Non so quanti genitori sono presenti al sinodo, ma grazie per avere a cuore il nostro futuro. Dopo un periodo difficile in Sud Sudan, al confine con il Congo, sono tornato in Gran Bretagna in aereo, seduto accanto ad un bambino che ha gridato ininterrottamente per otto ore. Mi vergogno di ammettere di avere avuto pensieri assassini! Ma non c’è ministero sacerdotale più meraviglioso che far crescere bambini e cercare di aprire la loro mente e il loro cuore alla promessa della vita. Genitori e insegnanti sono ministri di speranza.
Ci riuniamo dunque nella speranza per la Chiesa e per l’umanità. Ma sta qui la difficoltà: abbiamo speranze contraddittorie! Come possiamo dunque sperare insieme? In questo siamo proprio come i discepoli. La madre di Giacomo e Giovanni sperava che i figli sedessero alla sinistra e alla destra del Signore in gloria e quindi togliessero il posto a Pietro; c’è rivalità anche nella cerchia più ristretta degli amici di Gesù. Giuda probabilmente sperava in una ribellione che avrebbe cacciato i romani. Alcuni di loro forse speravano semplicemente di non essere uccisi. Ma continuano a camminare insieme. Quale speranza condivisa possiamo avere noi?
All’Ultima Cena hanno ricevuto una speranza che va oltre a tutto ciò che avrebbero potuto immaginare: il corpo di Cristo e il suo sangue, la nuova alleanza, la vita eterna. Alla luce di questa speranza eucaristica, tutte le loro speranze contrastanti devono essere sembrate nulle, tranne che per Giuda, che si disperava. È questo che san Paolo ha definito “sperare contro ogni speranza” (cfr. Romani 4, 18), la speranza che trascende ogni nostra speranza.

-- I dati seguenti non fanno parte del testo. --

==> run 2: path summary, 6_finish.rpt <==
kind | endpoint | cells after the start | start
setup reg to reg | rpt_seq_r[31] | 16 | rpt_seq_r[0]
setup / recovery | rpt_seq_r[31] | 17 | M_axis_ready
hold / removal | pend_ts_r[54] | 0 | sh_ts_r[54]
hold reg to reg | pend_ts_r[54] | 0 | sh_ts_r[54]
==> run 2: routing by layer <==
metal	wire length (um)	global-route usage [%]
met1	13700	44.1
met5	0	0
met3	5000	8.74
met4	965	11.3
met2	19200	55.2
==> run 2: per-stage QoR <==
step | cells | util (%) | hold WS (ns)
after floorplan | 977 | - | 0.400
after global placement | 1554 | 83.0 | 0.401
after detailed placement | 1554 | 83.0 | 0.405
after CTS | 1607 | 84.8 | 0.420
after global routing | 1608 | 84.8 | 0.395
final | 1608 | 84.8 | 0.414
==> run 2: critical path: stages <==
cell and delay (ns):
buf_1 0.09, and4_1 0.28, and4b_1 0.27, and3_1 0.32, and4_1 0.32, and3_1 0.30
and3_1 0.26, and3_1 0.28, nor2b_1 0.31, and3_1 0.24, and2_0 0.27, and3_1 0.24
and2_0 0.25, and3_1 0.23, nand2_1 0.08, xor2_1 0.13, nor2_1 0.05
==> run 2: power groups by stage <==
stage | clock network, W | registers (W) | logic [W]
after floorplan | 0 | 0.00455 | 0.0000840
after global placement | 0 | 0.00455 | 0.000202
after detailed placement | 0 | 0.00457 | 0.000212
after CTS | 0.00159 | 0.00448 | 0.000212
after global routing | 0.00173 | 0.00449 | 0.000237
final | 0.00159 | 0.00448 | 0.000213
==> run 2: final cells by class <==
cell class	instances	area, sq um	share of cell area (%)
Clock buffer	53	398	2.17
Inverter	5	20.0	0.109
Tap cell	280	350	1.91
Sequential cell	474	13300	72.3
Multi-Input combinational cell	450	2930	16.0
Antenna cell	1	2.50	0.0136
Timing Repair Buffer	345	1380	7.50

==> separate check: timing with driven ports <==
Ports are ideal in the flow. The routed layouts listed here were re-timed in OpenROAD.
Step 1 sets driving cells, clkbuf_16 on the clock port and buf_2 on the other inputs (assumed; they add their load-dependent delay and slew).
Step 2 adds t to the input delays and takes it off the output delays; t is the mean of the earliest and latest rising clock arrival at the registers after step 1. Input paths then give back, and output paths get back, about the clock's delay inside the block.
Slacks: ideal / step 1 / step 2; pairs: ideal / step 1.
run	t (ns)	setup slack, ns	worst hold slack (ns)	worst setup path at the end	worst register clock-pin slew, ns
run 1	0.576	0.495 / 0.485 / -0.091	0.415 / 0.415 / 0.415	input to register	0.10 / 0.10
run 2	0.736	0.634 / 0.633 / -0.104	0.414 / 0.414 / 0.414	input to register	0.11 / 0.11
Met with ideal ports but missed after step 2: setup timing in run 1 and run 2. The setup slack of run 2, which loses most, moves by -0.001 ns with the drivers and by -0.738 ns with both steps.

Anche noi siamo riuniti come i discepoli all’Ultima Cena, non come camera di dibattito politica in gara per vincere. La nostra speranza è eucaristica. Ho avuto un primo assaggio di ciò che significa nel 1993 in Rwanda, quando i problemi stavano appena iniziando. Avevamo programmato di visitare le nostre suore Domenicane nel nord, ma l’ambasciatore belga ci disse di restare a casa. Il Paese era in fiamme. Ma io ero giovane e stolto. Ora sono vecchio e stolto! Quel giorno abbiamo visto cose terribili: una corsia d’ospedale piena di bambini piccoli che avevano perso gli arti a causa di mine e bombe. Un bambino aveva perso entrambe le gambe, un braccio e un occhio. Il padre era seduto acanto a lui e piangeva. Sono andato a piangere nella boscaglia, accompagnato da due bambini, entrambi saltellanti su una sola gamba.

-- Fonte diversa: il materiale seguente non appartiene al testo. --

Context: an optimization exercise on an open-source flow, tuned for small area and few clock cycles per item. The choices shown serve that exercise and are no tape-out recipe. Function was checked by simulation only, so behaviour that the tests miss may differ from the original.

==> flow/design.v (outline; a module is shown in full before it is edited, if it fits) <==
// module barrel_math_pipe: 1991 lines
// module bmp_fa: 4 lines
// module bmp_ha: 4 lines
// module bmp_hn: 4 lines
// module bmp_hc: 4 lines
// module bmp_xor2: 3 lines
// module bmp_nor2: 3 lines
// module bmp_xnor2: 3 lines
// module bmp_or2: 3 lines
module barrel_math_pipe #(
  parameter int H_RES   = 1080,
  parameter int V_RES   = 960,
  parameter int COORD_W = 12,
  parameter int FRAC_W  = 3,
  parameter int K_SHIFT = 24
) (
  input  logic               clk,
  input  logic               reset,
  input  logic               gen_en,
  input  logic [1:0]         mode,
  input  logic [15:0]        k_coef,
  output logic [31:0]        tIn_tdata,
  output logic               tIn_tvalid,
  input  logic               tIn_tready,
  input  logic [31:0]        tOut_tdata,
  input  logic               tOut_tvalid,
  output logic               tOut_tready,
  output logic [31:0]        rCin_tdata,
  output logic [15:0]        rPin_tdata,
  output logic               rCin_tvalid,
  output logic               rPin_tvalid,
  input  logic               rCin_tready,
  input  logic               rPin_tready,
  input  logic [31:0]        rOut_tdata,
  input  logic               rOut_tvalid,
  output logic               rOut_tready,
  output logic [COORD_W-1:0] xOut,
  output logic [COORD_W-1:0] yOut,
  output logic               addr_vld,
  input  logic               mem_ready,
  output logic               clipped,
  output logic               frame_done
);
  // ...
==> flow/flow/run.sh <==
#!/bin/bash
# Standard layout with smaller port buffers and a clock tree of smaller buffers, without
# dummy loads. Each ORFS step keeps its own log under orfs/logs/; make's output goes to
# flow_make.log.
set -euo pipefail
bash standard.sh \
  'BUFFER_PORTS_ARGS=-buffer_cell sky130_fd_sc_hd__buf_1' \
  'CTS_ARGS=-sink_clustering_enable -sink_clustering_size 12 -repair_clock_nets -dont_use_dummy_load -buf_list sky130_fd_sc_hd__clkbuf_8' \
  finish > flow_make.log 2>&1
==> flow/standard.sh <==
#!/bin/bash
# synth_recipe.tcl (not shown) runs the flow's synth.tcl, then flattens the netlist and writes it again
# the make line also repeats each setting of config.mk as NAME=value (left out here)
make -C /OpenROAD-flow-scripts/flow DESIGN_CONFIG=/design/flow/config.mk WORK_HOME=/design/flow/orfs CLKGATE_MAP_FILE= SYNTH_SCRIPT=/design/flow/synth_recipe.tcl "${@:-finish}"
==> flow/config.mk <==
export PLATFORM = sky130hd
export DESIGN_NAME = barrel_math_pipe
export DESIGN_NICKNAME = barrel_math_pipe
export VERILOG_FILES = /design/flow/design.v
export SDC_FILE = /design/flow/constraint.sdc
export NUM_CORES = 4
export LEC_CHECK = 0
export CAP_MARGIN = 20
export CORE_MARGIN = 2
export CORE_UTILIZATION = 60
export PLACE_DENSITY = 0.75
export SLEW_MARGIN = 20
export SYNTH_HIERARCHICAL = 1
export SYNTH_MINIMUM_KEEP_SIZE = 0
==> flow/constraint.sdc <==
create_clock -name core_clock -period 9.0 [get_ports {clk}]
set_input_delay 1.8000 -clock core_clock [delete_from_list [all_inputs] [get_ports {clk}]]
set_output_delay 1.8000 -clock core_clock [all_outputs]
set_load 0.01 [all_outputs]
==> reports/metrics.csv, run 1 <==
metric,value,unit
gpl congestion,0.9158,
worst-path fanout max,16,
CTS Sinks,175,
status,no timing/DRC/antenna violations,
fraction of area in multi-input gates,0.7387,
post-synthesis compound-gate area fraction,0.04758,
Synth top cells by count,"nand2_1 (858), fa_1 (660), clkbuf_1 (179), edfxtp_1 (149), inv_1 (80)",
MaxCap Viol Count,0,
crit-path cells,nand2_1 > fa_1 > fa_1 > fa_1 > fa_1 > fa_1 > o22ai_1 > nor3_1 > o211ai_1 > o311ai_2 > a221o_1 > nand3_1 > o21ai_0 > a31oi_1 > fa_1 > xnor2_1 > nand3_1 > buf_1,
DR iter-0 viols,1911,
count of non-CTS inverters in the layout,80,
n_diodes,0,
met3 routed WL,6618,um
hold_ws,0.4129,ns
Synth area leaders,"fa_1 (49%), edfxtp_1 (17%), nand2_1 (12%)",
R2R Path Start,ka[11]$_DFFE_PP_,
CTS Buffer Depth,2,
num ports,203,
Multi-input gate area,20980,um2
Slowest cell on crit path,edfxtp_1,
worst slew pin tran,1.062,ns
met1 WL,25330,um
"Slew Viols, Final",0,
final setup violation count,0,
clock network area share,0.008237,
non-clk buf share,0.04057,
setup_tns,0,ns
FP Rows,77,
ys flop type,edfxtp_1,
fraction of area in registers,0.1758,
drt first pass iters,6,
Final Core Density,0.6396,
Testbench counts, summed over its fixed seeds: cycles 16,016, items 16,000.
==> inputs of run 2 (changes only) <==
--- a/flow/config.mk
+++ b/flow/config.mk
@@ -7,8 +7,8 @@
 export LEC_CHECK = 0
 export CAP_MARGIN = 20
 export CORE_MARGIN = 2
-export CORE_UTILIZATION = 60
-export PLACE_DENSITY = 0.75
+export CORE_UTILIZATION = 80
+export PLACE_DENSITY = 0.92
 export SLEW_MARGIN = 20
 export SYNTH_HIERARCHICAL = 1
 export SYNTH_MINIMUM_KEEP_SIZE = 0
==> run 2 against run 1 <==
- first-iteration DRC count grew 65%
- sequential cell count unchanged
- area after synthesis unchanged
- fmax fell by 0.88%
- wire length grew 12%
- sequential share of layout area about the same
- final area is 0.23% lower
- count of clock-buffer cells in the layout stayed put
- critical endpoint unchanged
==> reports/metrics.csv, run 2 <==
metric,value,unit,change
status,no timing/DRC/antenna violations,,unchanged
# port buffers,171,,unchanged
Fin. Hold Viols,0,,unchanged
Final Skew,0.05108,ns,was 0.03814 ns
Synth top cells by count,"nand2_1 (858), fa_1 (660), clkbuf_1 (179), edfxtp_1 (149), inv_1 (80)",,unchanged
R2R Path Start,ka[10]$_DFFE_PP_,,was ka[11]$_DFFE_PP_
Fmax,114.5,MHz,was 115.5 MHz
Final #Nets,3501,,was 3488
Post-synth ARST share,0,,unchanged
ys flop type,edfxtp_1,,unchanged
num ports,203,,unchanged
Synth area leaders,"fa_1 (49%), edfxtp_1 (17%), nand2_1 (12%)",,unchanged
MaxCap Viol Count,0,,unchanged
HP Class,flip-flop to flip-flop,,unchanged
CTS Sinks,175,,unchanged
Startpoint Class,flip-flop,,unchanged
Slew headroom,0.2507,,was 0.2917
register bank with the most flops,sqa,,unchanged
first-pass GRT wire length,120200,um,was 110400 um
Crit path arrival time,6.93,ns,was 6.86 ns
worst-path fanout max,15,,was 16
area share of the largest cell type after synthesis,0.4873,,unchanged
"Req. time, crit path",7.20,ns,about the same
CTS Buffer Depth,2,,unchanged
FP Rows,67,,was 77
setup_tns,0,ns,unchanged
Cells after DPL,3100,,was 3239
Clock Latency Late Sink,0.49,ns,was 0.52 ns
Post-route DRC,0,,unchanged
worst slew pin tran,1.124,ns,was 1.062 ns
CTS Buf Count,17,,unchanged
CTS tree,built,,unchanged
WL final,76540,um,was 68350 um
"Slew Viols, Final",0,,unchanged
"EDFF count, synth",149,,unchanged
largest net degree at the start of global routing,73,,was 71
Final ANT Viol Nets,0,,unchanged
DP HPWL,56580,um,was 53170 um
area of the core,33450,um2,was 44410 um2
syn avg cell area,10.42,um2,unchanged
area grow syn2layout,4.518,%,was 4.762%
WHS Path Cells,0,,unchanged
"leading cell types in the layout, fill and taps excluded","nand2_1 (857), fa_1 (660), buf_1 (171)",,unchanged
Netlist cell types,64,,unchanged
sequential fraction of the synthesis area,0.1842,,unchanged
Via density,6.918,,was 6.070
"commonest non-fill, non-tap cell in the layout",nand2_1,,unchanged
hold path endpoint,phb[2]$_DFFE_PP_,,unchanged
vias,21640,,was 19760
Yosys top cell by area,fa_1,,unchanged
"count leader, synth",nand2_1,,unchanged
die height,188.1,um,was 216.6 um
worst r2r path cells,24,,was 25
vias in the first global route,23690,,was 21620
"Cell Area, Synth",27110,um2,unchanged
Worst R2R End,scb[11]$_DFFE_PP_,,was scb[14]$_DFFE_PP_
hold_ws,0.3926,ns,was 0.4129 ns
drt first pass iters,9,,was 6
CTS Root Cell,clkbuf_8,,unchanged
"Remaining Overflow, GRT",0,,unchanged
Worst setup EP type,primary output,,unchanged
Synth Register Bits,175,,unchanged
Total Routing Usage GR,0.4476,,was 0.3024
max reg flops,30,,unchanged
die width,188.1,um,was 216.6 um
Final min period,8.734,ns,was 8.658 ns
cts repair resizes,0,,unchanged
reg2reg setup slack,0.34,ns,was 0.46 ns
Ys Warns,7,,unchanged
wire per inst,24.47,um,was 20.99 um
gpl congestion,0.9635,,was 0.9158
DR iter-0 viols,3156,,was 1911
Cells after Synth,2601,,unchanged
Die ar.,35380,um2,was 46910 um2
Hold Startpoint,pha[2]$_DFFE_PP_,,unchanged
Crit Path Class,flip-flop to primary output,,unchanged
htree depth,4,,unchanged
share of layout cells above drive strength 1,0.04408,,was 0.03979
"Reg clk slew, reported paths",0.10,ns,about the same
Initial Utilization,0.8106,,was 0.6105
final setup violation count,0,,unchanged
unrepaired setup endpoints after global routing,no,,unchanged
initial antenna violation count,4,,was 0
Final Cycle Share,0.9705,,was 0.9620
non-filler instance count after layout,3128,,was 3256
-- run 2: cell types whose count changed in the layout (fill, tap and decap cells not counted), sizes merged --
| cell | before | now |
|---|---|---|
| buf | 239 | 252 |
| diode | 0 | 3 |
-- run 2: final cells by class --
type | instances | area [um2]
Multi-Input combinational cell | 2153 | 20980
Tap cell | 448 | 560.5
Sequential cell | 175 | 4995
Inverter | 80 | 300.3
Fill cell | 1665 | 5109
Clock buffer | 17 | 234.0
Antenna cell | 3 | 7.507
Timing Repair Buffer | 252 | 1266
-- run 2: timing repair --
action	CTS	global route
hold buffers	0	0
buffers inserted	0	7
endpoints found under the setup margin	0	3
-- run 2: kinds of logic after synthesis --
logic type               Yosys count  share of synthesized area
AO/OA/AOI/OAI                    194                    0.04758
adder cells (fa/ha/maj)          732                     0.5204
AND/OR/NAND/NOR                 1093                     0.1666
other                              1                  0.0001383
multiplexers                       1                  0.0003692
XOR/XNOR                         108                    0.03489
buffers and inverters            297                    0.04578
flip-flops                       175                     0.1842
-- run 2: worst max-delay path by stage --
| stage | startpoint | end | slack (ns) | cells past startpoint |
|---|---|---|---|---|
| 3_3_place_gp | ka[9]$_DFFE_PP_ | scb[14]$_DFFE_PP_ | 0.68 | 26 |
| 2_1_floorplan | ka[9]$_DFFE_PP_ | scb[7]$_DFFE_PP_ | 1.31 | 27 |
| 6_report | rb[1]$_DFFE_PP_ | rCin_tdata[9] | 0.27 | 18 |
| 5_1_grt | ka[8]$_DFFE_PP_ | scb[3]$_DFFE_PP_ | 0.02 | 26 |
| 4_1_cts | rb[2]$_DFFE_PP_ | rCin_tdata[9] | 0.34 | 18 |
| 3_5_place_dp | ka[9]$_DFFE_PP_ | scb[11]$_DFFE_PP_ | 0.55 | 26 |
-- run 2: per-stage QoR --
stage            util  area, um2  setup WS (ns)
6_report       0.8473      28340         0.2656
5_1_grt        0.8471      28330        0.02076
4_1_cts        0.8448      28260         0.3380
3_5_place_dp   0.8378      28020         0.5537
3_3_place_gp   0.8378      28020         0.6768
2_1_floorplan       -      27200          1.308
-- run 2: per-module statistics from Yosys, one instance, submodules excluded, a selection --
module	times used	cell area, um2	flip-flops and latches
bmp_fa	631	20.02	0
bmp_or2	43	6.256	0
bmp_xnor2	43	8.758	0
barrel_math_pipe	1	13840	175
-- run 2: worst max-delay path: stages (launching register included) --
cell	delay, ns
edfxtp_1	0.74
nand2_1	0.15
fa_1	0.52
fa_1	0.52
fa_1	0.40
fa_1	0.46
fa_1	0.52
o22ai_1	0.11
nor3_1	0.26
o211ai_1	0.13
o311ai_1	0.58
a221o_1	0.40
nand3_1	0.13
o21ai_0	0.34
a31oi_1	0.18
fa_1	0.40
xnor2_1	0.26
nand3_1	0.17
buf_1	0.19
-- run 2: per-layer routing --
layer,GRT usage,share of wire
met5,0,0
met3,0.1239,0.14
met4,0.2608,0.072
met1,0.5566,0.32
met2,0.7149,0.47
==> inputs of run 3 (changes only) <==
--- a/flow/flow/run.sh
+++ b/flow/flow/run.sh
@@ -3,7 +3,7 @@
 # dummy loads. Each ORFS step keeps its own log under orfs/logs/; make's output goes to
 # flow_make.log.
 set -euo pipefail
-bash standard.sh \
+GPL_KEEP_OVERFLOW=0 bash standard.sh \
   'BUFFER_PORTS_ARGS=-buffer_cell sky130_fd_sc_hd__buf_1' \
   'CTS_ARGS=-sink_clustering_enable -sink_clustering_size 12 -repair_clock_nets -dont_use_dummy_load -buf_list sky130_fd_sc_hd__clkbuf_8' \
   finish > flow_make.log 2>&1
--- a/flow/config.mk
+++ b/flow/config.mk
@@ -7,8 +7,8 @@
 export LEC_CHECK = 0
 export CAP_MARGIN = 20
 export CORE_MARGIN = 2
-export CORE_UTILIZATION = 80
-export PLACE_DENSITY = 0.92
+export CORE_UTILIZATION = 70
+export PLACE_DENSITY = 0.85
 export SLEW_MARGIN = 20
 export SYNTH_HIERARCHICAL = 1
 export SYNTH_MINIMUM_KEEP_SIZE = 0
==> run 3 against run 2 <==
- cell count grew 0.80%
- clock skew shrank 0.017 ns
- final area shrank 0.17%
- sequential cell count is the same
- sequential share of layout area is essentially flat
- critical path type unchanged
==> reports/metrics.csv, run 3 <==
metric,value,unit,change
"Req. time, crit path",7.20,ns,about the same
ys flop type,edfxtp_1,,unchanged
area share of the largest cell type after synthesis,0.4873,,unchanged
Yosys top cell by area,fa_1,,unchanged
wire per inst,22.33,um,was 24.47 um
Initial Utilization,0.7049,,was 0.8106
initial antenna violation count,1,,was 4
Slew headroom,0.2875,,was 0.2507
CTS Buffer Depth,2,,unchanged
Fmax,114.8,MHz,was 114.5 MHz
Clock Latency Late Sink,0.49,ns,about the same
crit-path cells,nand2_1 > fa_1 > fa_1 > fa_1 > fa_1 > fa_1 > o22ai_1 > nor3_1 > o211ai_1 > o311ai_1 > a221o_1 > nand3_1 > o21ai_0 > a31oi_1 > fa_1 > xnor2_1 > nand3_1 > buf_1,,unchanged
cell seen most often among critical-path stages,fa_1,,unchanged
HP Class,flip-flop to flip-flop,,unchanged
die height,200.8,um,was 188.1 um
Cells after Synth,2601,,unchanged
"Reg clk slew, reported paths",0.10,ns,about the same
FP Rows,72,,was 67
Final Cycle Share,0.9682,,was 0.9705
Post-synth ARST share,0,,unchanged
htree depth,4,,unchanged
Post-route DRC,0,,unchanged
Total Routing Usage GR,0.3626,,was 0.4476
Post-CTS Hold Buffers,0,,unchanged
Crit path max-delay family,adder cells,,unchanged
"leading cell types in the layout, fill and taps excluded","nand2_1 (857), fa_1 (660), buf_1 (171)",,unchanged
Final min period,8.714,ns,was 8.734 ns
Crit path arrival time,6.91,ns,was 6.93 ns
Final Skew,0.03360,ns,was 0.05108 ns
sequential fraction of the synthesis area,0.1842,,unchanged
Crit Path Class,flip-flop to primary output,,unchanged
Final #Nets,3458,,was 3501
Final Core Density,0.7355,,was 0.8473
status,no timing/DRC/antenna violations,,unchanged
FF/Latch Area,4995,um2,unchanged
first-pass GRT wire length,113100,um,was 120200 um
gpl congestion,0.9199,,was 0.9635
"Remaining Overflow, GRT",0,,unchanged
DP HPWL,52570,um,was 56580 um
final setup violation count,0,,unchanged
Fin. Hold Viols,0,,unchanged
Multi-input gate area,21000,um2,was 20980 um2
register bank with the most flops,sqa,,unchanged
max incr delay on CP,0.88,ns,was 0.74 ns
share of layout cells above drive strength 1,0.02885,,was 0.04408
area of the core,38470,um2,was 33450 um2
drt first pass iters,7,,was 9
Netlist cell types,64,,unchanged
DR iter-0 viols,2164,,was 3156
Synth Register Bits,175,,unchanged
max reg flops,30,,unchanged
vias,20410,,was 21640
"EDFF count, synth",149,,unchanged
die width,200.8,um,was 188.1 um
Via density,6.474,,was 6.918
worst path buffer plus inverter count,1,,unchanged
vias in the first global route,22500,,was 23690
Worst setup EP type,primary output,,unchanged
WL final,70410,um,was 76540 um
Ys Warns,7,,unchanged
Final ANT Viol Nets,0,,unchanged
Startpoint Class,flip-flop,,unchanged
MaxCap Viol Count,0,,unchanged
Synth area leaders,"fa_1 (49%), edfxtp_1 (17%), nand2_1 (12%)",,unchanged
CTS Sinks,175,,unchanged
Synth top cells by count,"nand2_1 (858), fa_1 (660), clkbuf_1 (179), edfxtp_1 (149), inv_1 (80)",,unchanged
syn avg cell area,10.42,um2,unchanged
largest net degree at the start of global routing,63,,was 73
"commonest non-fill, non-tap cell in the layout",nand2_1,,unchanged
num ports,203,,unchanged
"count leader, synth",nand2_1,,unchanged
CTS Root Cell,clkbuf_8,,unchanged
Final Instance Area,28290,um2,was 28340 um2
worst slew pin tran,1.069,ns,was 1.124 ns
"Cell Area, Synth",27110,um2,unchanged
Die ar.,40330,um2,was 35380 um2
DP Area,27840,um2,was 28020 um2
# port buffers,171,,unchanged
"Slew Viols, Final",0,,unchanged
CTS tree,built,,unchanged
area grow syn2layout,4.338,%,was 4.518%
number of fill cells,2552,,was 1665
CTS Buf Count,17,,unchanged
worst-path fanout max,16,,was 15
Slowest cell on crit path,edfxtp_1,,unchanged
## run 3: cells by family after synthesis
| logic type | share of synthesized area |
|---|---|
| flip-flops | 0.1842 |
| multiplexers | 0.0003692 |
| AO/OA/AOI/OAI | 0.04758 |
| adder cells (fa/ha/maj) | 0.5204 |
| other | 0.0001383 |
| XOR/XNOR | 0.03489 |
| buffers and inverters | 0.04578 |
| AND/OR/NAND/NOR | 0.1666 |
## run 3: what timing repair did
| action | in CTS | in global routing |
|---|---|---|
| pin swaps | 0 | 0 |
| buffers inserted | 5 | 16 |
| endpoints found under the setup margin | 15 | 15 |
| resized for setup | 1 | 1 |
| gates cloned | 0 | 0 |
## run 3: layout make-up
| class | count | area share |
|---|---|---|
| Multi-Input combinational cell | 2153 | 0.7421 |
| Sequential cell | 175 | 0.1766 |
| Timing Repair Buffer | 209 | 0.03945 |
| Tap cell | 518 | 0.02291 |
| Inverter | 80 | 0.01061 |
| Clock buffer | 17 | 0.008270 |
| Antenna cell | 1 | 0.00008845 |
## run 3: per-stage QoR
step / worst slack, ns / cells / hold slack (ns) / setup TNS, ns
final: 0.2864 / 3153 / 0.3993 / 0
after global routing: -0.02019 / 3153 / 0.4070 / -0.02019
after CTS: 0.1733 / 3136 / 0.3982 / 0
after detailed placement: -0.2389 / 3114 / 0.4052 / -1.976
after global placement: -0.5425 / 3097 / 0.4006 / -6.550
after floorplan: 1.308 / 2625 / 0.4003 / 0
## run 3: worst paths after layout
path	endpoint	cells after the start	slack, ns	from
max	rCin_tdata[9]	18	0.29	scb[10]$_DFFE_PP_
min	phb[2]$_DFFE_PP_	0	0.40	pha[2]$_DFFE_PP_
max reg2reg	scb[14]$_DFFE_PP_	24	0.35	sqa[13]$_DFFE_PP_
min reg2reg	phb[2]$_DFFE_PP_	0	0.40	pha[2]$_DFFE_PP_
## run 3: worst register-to-register path, stage by stage (launching register included)
cell       delay [ns]
edfxtp_1         0.96
nand2_1          0.19
fa_1             0.46
fa_1             0.59
fa_1             0.45
fa_1             0.43
fa_1             0.53
fa_1             0.46
o22ai_1          0.21
nor2_1           0.08
nand2_1          0.18
o21ai_0          0.31
a2111oi_4        0.56
nor2_1           0.17
a41oi_1          0.44
o21bai_1         0.13
fa_1             0.40
nand2b_1         0.16
a221oi_1         0.27
o21ai_0          0.11
and4b_1          0.31
nand3_1          0.11
o32a_4           0.42
nand2b_4         0.26
o311ai_1         0.28
## run 3: per-layer routing
layer  global-route usage  up-vias  wire length (um)
li1                     -     8199                 -
met1               0.4493    10240             23480
met2               0.5934     1642             34750
met3              0.09497      335              8811
met4               0.1913        0              3371
met5                    0        -                 0
## run 3: modules after synthesis, one instance, submodules excluded, excerpt
module            copies in the design  cells inside  area (um2)
bmp_fa                             631             1       20.02
bmp_xnor2                           43             1       8.758
bmp_or2                             43             1       6.256
barrel_math_pipe                     1          1884       13840
==> inputs of run 4 (changes only) <==
--- a/flow/config.mk
+++ b/flow/config.mk
@@ -5,10 +5,10 @@
 export SDC_FILE = /design/flow/constraint.sdc
 export NUM_CORES = 4
 export LEC_CHECK = 0
-export CAP_MARGIN = 20
+export CAP_MARGIN = 10
 export CORE_MARGIN = 2
 export CORE_UTILIZATION = 70
 export PLACE_DENSITY = 0.85
-export SLEW_MARGIN = 20
+export SLEW_MARGIN = 10
 export SYNTH_HIERARCHICAL = 1
 export SYNTH_MINIMUM_KEEP_SIZE = 0
==> run 4 against run 3 <==
- fmax increased by 0.11%
- critical path type unchanged
- critical path depth unchanged
- global-route usage increased by 0.49 points
- register-to-register slack about the same
- sequential share of layout area decreased by 0.29 points
- via count increased by 2.4%
- non-clock buffer count increased by 35
- critical endpoint unchanged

Siamo andati dalle nostre suore, ma che cosa potevo dire? Dinanzi a una tale violenza insensata non ci sono parole. Poi ho ricordato le parole del Signore, “Fate questo in memoria di me”. Ci viene affidato qualcosa da fare. Durante l’Ultima Cena sembrava non esserci futuro. In apparenza non si prospettava altro che fallimento, sofferenza e morte. E in quel momento più buio, Gesù ha fatto il gesto più ricco di speranza nella storia del mondo: “Questo è il mio corpo, offerto in sacrificio per voi. Questo è il mio sangue, versato per voi”. È questa la speranza che ci chiama al di là di qualsiasi divisione.
Uno dei miei fratelli nell’est dell’Ucraina si è recato a dire messa per alcune sorelle che stavano traslocando. Tutto era impacchettato. Come patena non potevano offrire altro che un piatto di plastica rosso. Egli ha scritto: “È così che Dio ci ha mostrato di essere con noi. ‘Sei seduto in una cantina, tra l’umidità e la muffa, ma io sono con te – sul piattino di plastica rosso da bambino e non su una patena d’oro’”. È questa la speranza eucaristica del presente cammino sinodale. Il Signore è con noi.
La speranza dell’Eucaristia riguarda ciò che va oltre la nostra immaginazione, il libro dell’Apocalisse: “Dopo ciò, apparve una moltitudine immensa, che nessuno poteva contare, di ogni nazione, razza, popolo e lingua. Tutti stavano in piedi davanti al trono e davanti all’Agnello, avvolti in vesti candide, e portavano palme nelle mani. E gridavano a gran voce: ‘La salvezza appartiene al nostro Dio seduto sul trono e all’Agnello’” (Apocalisse 7, 9s.). È questa la speranza che i discepoli hanno intravisto sul monte nel Signore Trasfigurato. Fa sembrare il conflitto tra le nostre speranze poco importante, quasi assurdo. Se davvero siamo in cammino verso il Regno, è realmente importante se vi allineate con i cosiddetti tradizionalisti o progressisti? Anche le differenze tra Domenicani e Gesuiti diventano insignificanti! Quindi ascoltiamolo, scendiamo dal monte e continuiamo a camminare con fiducia. I doni più grandi giungeranno da coloro con cui saremo in disaccordo se avremo il coraggio di ascoltarli.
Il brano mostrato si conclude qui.